We are aware of the Employment (Miscellaneous Provisions) Act, 2019, but do not believe it applies given the very casual nature of our relationship with him. He is fully free to say no to us if we call him and offer him hours of work.
The employee has now written to us and has asked to be placed on a “banded hours” contract at the maximum band (36+ hours per week). How do we handle this?”
This raises many questions in relation to the application of the Employment (Miscellaneous Provisions) Act (“the Act”) and how difficult it has been for employers to interpret and apply the new rules around zero hours contracts, as well as applying the entirely new concept of banded hours entitlements.
Casual employee?
The prohibition on zero hour contracts does not apply in some limited circumstances, one of which is if the employee is working on a “casual” basis. The Act contains no definition of what “casual” means.
The Part Time Workers Act is the only piece of legislation in Ireland that defines “casual” employees. That Act references a casual employee as somebody who has been in continuous service of an employer for less than 13 weeks, and the period of service is not one that could be regarded as regular or seasonal employment.
Practitioners have adopted a wide and broad interpretation of the term “casual”. One such interpretation is as follows:
Employees are considered to be casual if they have no right to be offered hours of work, but if they are offered work, they are free to refuse those hours of work, without penalty.
Based on the query above, it is hard to accept that an employee with five years’ service, working in the way outlined, could truly be regarded as “casual”. The employee will surely be able to argue that there is an expectation that they will work shorter hours during the winter months, moving to full-time work every summer, as they have for the last five years. Proceed with caution in assuming that the employee is a casual employee in such circumstances.
Zero hours contracts – guaranteed payments
Using the starting point that the above employee is not excluded from the rules around the prohibition on zero hour contracts, the employer must then ensure that it meets its obligations under the new rules within the Act.
In the event that this employee holds a “zero hour contract” or an “as and when required contract” (or a combination of these two contracts), which appears to be what this employee holds, it is important to ensure that the employee receives their guaranteed minimum payment each week.
Example:
If an employee holds the above type of contract, and finds themselves called into work for 2 hours one week, but does not receive any more hours that week, and has not reached the minimum threshold in the Act of 15 hours, they are entitled to be paid on the following basis:
- 25% of the hours worked by someone else, doing the same work (for example, a full-time employee may have worked 40 hours)
In this scenario, the employee would qualify for 10 hours’ pay, even though they have only worked for 2 hours during that week.
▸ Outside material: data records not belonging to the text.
### config.mk
export PLATFORM = sky130hd
export DESIGN_NAME = ps2_host_tx
export DESIGN_NICKNAME = d
export VERILOG_FILES = /design/src/rtl/ps2_pkg.sv /design/src/rtl/ps2_sync_edge.sv /design/src/rtl/ps2_host_tx.sv
export SDC_FILE = /design/constraint.sdc
export NUM_CORES = 1
export LEC_CHECK = 0
export CORE_AREA = 2 2 82 84
export DETAILED_ROUTE_END_ITERATION = 7
export DIE_AREA = 0 0 84 86
export GPL_TIMING_DRIVEN = 0
export PLACE_DENSITY_LB_ADDON = 0.1
export RECOVER_POWER = 100
export SLEW_MARGIN = 20
export SYNTH_ARGS = -nofsm -noshare
export SYNTH_HDL_FRONTEND = slang
export SYNTH_SLANG_ARGS = --single-unit
### constraint.sdc
create_clock -name clk -period 5 [get_ports clk]
set_input_delay 1 -clock clk [delete_from_list [all_inputs] [get_ports clk]]
set_output_delay 1 -clock clk [all_outputs]
set_load 0.005 [all_outputs]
Be warned, the employee’s entitlement does not stop there – the employer must also ensure that they have met the minimum payment threshold. The employee is entitled to three times the national minimum wage as a guaranteed minimum value of their payment. In this example, that threshold will already be met, as the employee qualifies for 10 hours’ pay.
Banded hours
Finally, the employee has exercised his entitlement under the Act to seek to be placed on a band of hours (eight different bands exist) to reflect his actual hours of work, rather than the hours set out in his contract. This employee has requested to be placed on a band at “36 + hours”.
What happens next?
- The employer makes the decision as to whether the employee qualifies for a band of hours, based on the employee’s average hours of work over the previous 12 months.
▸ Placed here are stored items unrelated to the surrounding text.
File: src/rtl/encoder8_to_3_seq_pkg.sv
// Shared widths, FSM state encoding and a one-hot helper for the sequential
// 8-to-3 priority encoder.
package encoder8_to_3_seq_pkg;

    localparam int unsigned REQ_W = 8;
    localparam int unsigned IDX_W = 3;

    localparam logic [0:0] IDLE = 1'b0;
    localparam logic [0:0] EMIT = 1'b1;

    function automatic logic single_bit(input logic [REQ_W-1:0] v);
        return (v != '0) && ((v & (v - REQ_W'(1))) == '0);
    endfunction

endpackage

File: src/rtl/prio_enc8.sv
// Combinational 8-input priority encoder; LOW_FIRST selects the lowest set
// index, otherwise the highest. An all-zero vector encodes to 0.
module prio_enc8
    import encoder8_to_3_seq_pkg::*;
#(
    parameter int unsigned LOW_FIRST = 1
) (
    input  logic [REQ_W-1:0] vec,
    output logic [IDX_W-1:0] idx
);

    always_comb begin
        idx = '0;
        // Later matches overwrite earlier ones, so the scan direction decides priority.
        for (int unsigned i = 0; i < REQ_W; i++) begin
            if (LOW_FIRST != 0) begin
                if (vec[REQ_W-1-i]) idx = IDX_W'(REQ_W-1-i);
            end else begin
                if (vec[i]) idx = IDX_W'(i);
            end
        end
    end

endmodule

File: src/rtl/encoder8_to_3_seq.sv
// Accepts an 8-bit request vector and emits the index of each set bit as a
// separate valid/ready beat; an all-zero vector yields a single zero beat.
module encoder8_to_3_seq
    import encoder8_to_3_seq_pkg::*;
#(
    parameter int unsigned LOW_FIRST = 1
) (
    input  logic             clk,
    input  logic             rst_n,
    input  logic             en,
    input  logic             in_valid,
    input  logic [REQ_W-1:0] in,
    output logic             in_ready,
    output logic             out_valid,
    input  logic             out_ready,
    output logic [IDX_W-1:0] out,
    output logic             last,
    output logic             zero
);

    logic [0:0]       state;
    logic [REQ_W-1:0] pending;
    logic             zero_q;
    logic [IDX_W-1:0] idx;
    logic             emitting;

    prio_enc8 #(.LOW_FIRST(LOW_FIRST)) u_prio (
        .vec (pending),
        .idx (idx)
    );

    assign emitting  = (state == EMIT);
    assign in_ready  = en && (state == IDLE);
    assign out_valid = en && emitting;
    assign out       = emitting ? idx : '0;
    assign zero      = emitting && zero_q;
    assign last      = emitting && (zero_q || single_bit(pending));

    always_ff @(posedge clk) begin
        if (!rst_n) begin
            state   <= IDLE;
            pending <= '0;
            zero_q  <= 1'b0;
        end else if (in_valid && in_ready) begin
            pending <= in;
            zero_q  <= (in == '0);
            state   <= EMIT;
        end else if (out_valid && out_ready) begin
            // Clearing bit 0 of an all-zero vector is harmless, so the zero beat needs no special case.
            pending <= pending & ~(REQ_W'(1) << idx);
            if (last) state <= IDLE;
        end
    end

endmodule

File: config.mk
export PLATFORM = sky130hd
export DESIGN_NAME = encoder8_to_3_seq
export DESIGN_NICKNAME = d
export VERILOG_FILES = /design/src/rtl/encoder8_to_3_seq_pkg.sv /design/src/rtl/prio_enc8.sv /design/src/rtl/encoder8_to_3_seq.sv
export SDC_FILE = /design/constraint.sdc
export NUM_CORES = 1
export LEC_CHECK = 0
export CAP_MARGIN = 20
export CORE_AREA = 3 3 40 42
export DETAILED_ROUTE_END_ITERATION = 8
export DIE_AREA = 0 0 43 45
export DONT_BUFFER_PORTS = 1
export PLACE_DENSITY_LB_ADDON = 0.3
export SLEW_MARGIN = 15
export SYNTH_ARGS = -nofsm -noshare
export SYNTH_HDL_FRONTEND = slang
export SYNTH_SLANG_ARGS = --single-unit
File: constraint.sdc
create_clock -name clk -period 1.4 [get_ports clk]
set_input_delay 0.07 -clock clk [delete_from_list [all_inputs] [get_ports clk]]
set_output_delay 0.07 -clock clk [all_outputs]
set_load 0.02 [all_outputs]
==> flow_summary.rst <==
.. list-table::
   :header-rows: 1

   * - Metric
     - Value
   * - Pin count of the biggest net entering global routing
     - 12
   * - Leakage
     - 0.000340 uW
   * - Layout net count
     - 120
   * - Run status
     - complete, but fails checks
   * - Number of buffers added by the clock tree synthesis step
     - 3
   * - DR WL/cell
     - 14.7 microns
   * - Slowest stage cell, crit path
     - sky130_fd_sc_hd__dfxtp_2
   * - Number of I/O port buffers
     - 0
   * - Number of rows in the core area
     - 13
   * - Capturing element of the worst setup path
     - last
   * - Clk root buf
     - sky130_fd_sc_hd__clkbuf_4
   * - Total number of vias
     - slightly above 700
   * - Post-synthesis sequential area ratio
     - a little under a third
   * - Final HPWL from detailed placement
     - roughly 1.3 mm
   * - Source-to-sink clock delay at the later pin of the worst-skew pair
     - 270 ps
   * - Setup skew after layout
     - 3.68 ps
   * - Global route overflow
     - 0
   * - Endpoint of the worst register-to-register path
     - pending[7]$_SDFFE_PN0P_
   * - Ratio of cells with drive above 1 in the final layout
     - roughly 29%
   * - Origin of the worst setup path
     - pending[7]$_SDFFE_PN0P_
   * - Antenna Cells
     - 0
   * - Violated checks
     - setup timing
   * - Post-synthesis area per instance
     - 7.57 sq um
   * - Switch share
     - 34.8%
   * - Clock sink count
     - 10
   * - Core region area
     - 1280 sq um
   * - Final worst-path cycle share
     - 116%
   * - Initial cell density of the core
     - roughly 51%
   * - CP Launch Type
     - flop
   * - Initial antenna violation count
     - 0
   * - Setup slack, reg-to-reg
     - -40 ps
   * - Nature of the critical path endpoint
     - output port
   * - Vias/cell
     - roughly 6.0
   * - IR Drop Worst-Case VDD
     - 0.000692 V
   * - Count of antenna-violating nets left after detailed routing
     - 0
   * - Final hold violation count
     - 0
   * - Cell Area, Synth
     - roughly 650 sq um
   * - I/O Pins
     - 20
   * - F_max
     - 0.618 GHz
   * - Setup-failing EPs final
     - 5
   * - Total net switching power
     - 354 uW
   * - DIE WIDTH
     - 43 microns
   * - Maximum net fanout on the critical path
     - 6
   * - Worst-margin pin slew
     - 480 ps
   * - Cell variety after synth
     - 28
   * - Data arrival time of the critical path
     - 1550 ps
   * - Commonest non-fill, non-tap cells in the layout
     - sky130_fd_sc_hd__buf_4, sky130_fd_sc_hd__nand2_1, sky130_fd_sc_hd__nand3_1, sky130_fd_sc_hd__dlygate4sd3_1, sky130_fd_sc_hd__dfxtp_2
   * - Worst hold slack across all endpoints
     - 0.882 ps
   * - Cells traversed along the worst timing path
     - nor4_4 > o21ai_1 > a211o_1 > a21boi_4
   * - Synthesized Nets
     - 99
   * - Accumulated negative setup slack
     - -462 ps
   * - Worst Hold Depth
     - 3
   * - Internal portion of total power
     - around 660 uW
   * - Worst-case setup margin in the final layout
     - -217 ps
   * - Die Y-Extent
     - 45 microns
   * - Register bit count reported by yosys
     - 10
   * - Launch instance of the worst register-to-register path
     - pending[4]$_SDFFE_PN0P_
   * - Setup CP Type
     - reg2out
   * - Final routed DRC violation total
     - 0
   * - Maxcap violations
     - 0
   * - Starting DRT DRC Count
     - 23
   * - Most frequent standard cell in the layout excluding fill and tap cells
     - sky130_fd_sc_hd__buf_4
   * - Longest Clk Path Bufs
     - 2
   * - Global routing usage summed across all routing layers
     - approximately a fifth
   * - Total routed wirelength
     - 1.78 mm
   * - Sequential fraction of design power
     - 36.6%
   * - Post-synthesis instance total
     - 86
   * - Number of warnings reported in the yosys synthesis log
     - 0
   * - Relative contribution of the clock network to total power
     - a little over a quarter
   * - Unrepaired setup endpoints after global routing
     - true
   * - TritonCTS clock tree
     - built
   * - Stage delay of the slowest cell on the critical path
     - 350 ps
   * - Combinational group share of total power
     - 37.1%
   * - Die area
     - 1940 sq um
   * - Detailed-router iteration count before antenna repair
     - 4
   * - Clock slew at the register clock pins of the worst setup and hold paths
     - 70 ps
   * - Type of the worst min-delay path
     - in2reg
   * - Total power density per cell area
     - 1110 nW/um^2
   * - Max-slew violation total from the final report
     - 0
   * - Worst slew margin
     - 67.7%
   * - Required time of the critical path
     - between 1000 and 1500 ps
   * - Filler cell count in the final layout
     - between 100 and 150
   * - Place WS
     - -8.26 ps
   * - First-pass GRT wire length
     - ~2.9 mm
   * - CTS H-tree depth
     - 1
   * - Weighted congestion at the end of routability-driven global placement
     - 0.810
   * - Syn-to-layout area delta
     - 40.2%
   * - Number of cells traversed by the worst register-to-register path
     - 5
   * - Vias in the first global route
     - 675
   * - Final critical delay including setup and external delays
     - between 1500 and 2000 ps
[what timing repair did]
| action | 4_1_cts | 5_1_grt |
|---|---|---|
| cloned | 0 | 0 |
| hold endpoints to repair | 9 | 1 |
| setup endpoints to repair | 4 | 10 |
| pin swaps | 3 | 2 |
| setup buffers | 1 | 0 |
| hold buffers | 9 | 1 |
| resized for setup | 10 | 3 |
[kinds of logic after synthesis]
| family | synth area share [%] |
|---|---|
| compound gates | 30.8 |
| flops | 30.8 |
| buf+inv | 4.62 |
| simple gates | 32.5 |
| xor+xnor | 1.35 |
[power groups by stage]
| stage | logic [uW] | registers (uW) | clock network, uW |
|---|---|---|---|
| after floorplan | 237 | 346 | 0 |
| after global placement | 303 | 366 | 0 |
| after detailed placement | 308 | 366 | 0 |
| after CTS | 370 | 366 | 269 |
| after global routing | 413 | 379 | 290 |
| final | 378 | 373 | 267 |
[cell type report]
| cell class | instances | area (sq um) | area share, % |
|---|---|---|---|
| tap | 15 | 18.8 | 2.06 |
| timing repair buffer | 21 | 183 | 20.0 |
| multi-input combinational | 69 | 459 | 50.3 |
| sequential | 10 | 208 | 22.8 |
| inverter | 2 | 7.51 | 0.823 |
| clock buffer | 4 | 36.3 | 3.98 |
- The employer has four weeks within which to reply to that request.
- The employer determines the appropriate band on which the employee is placed.
- Once the band is determined, the employee is guaranteed those average working hours for at least 12 months.
This employee has quite a seasonal role, and so their average hours will not reach “36 +” over the immediate 12 months preceding the request.
In practice, employers often ask if the employees are entitled to the average hours of work “every week” within the band that the employee is placed. This is not practical for the above employment relationship, and the chances are that the employee is a student, who might not have the ability to work on the higher band of hours every week during the winter months.
As an employer, the requirement to ensure that the employee receives the average hours for the next 12 months can be calculated, in our view, over the next 12 months. In other words, the 10-hour winter contract, and 40-hour summer contract hours can continue, once the average annual hours come within the correct band on which the employee is placed.
Take away tips
- Proceed with caution in assuming that a contract is “casual” when it may not be.
- Ensure that all contracts of employment are regularised to include a review of the real hours worked by each employee, rather than the hours in their contracts of employment over the last 12 months.
- Ensure that employees who are on a, “as and when required”, or a zero hours contract/contract for a certain number of hours are achieving the guaranteed minimum payment to which they are entitled.
- Be proactive in terms of engaging with employees around regularising the relationship.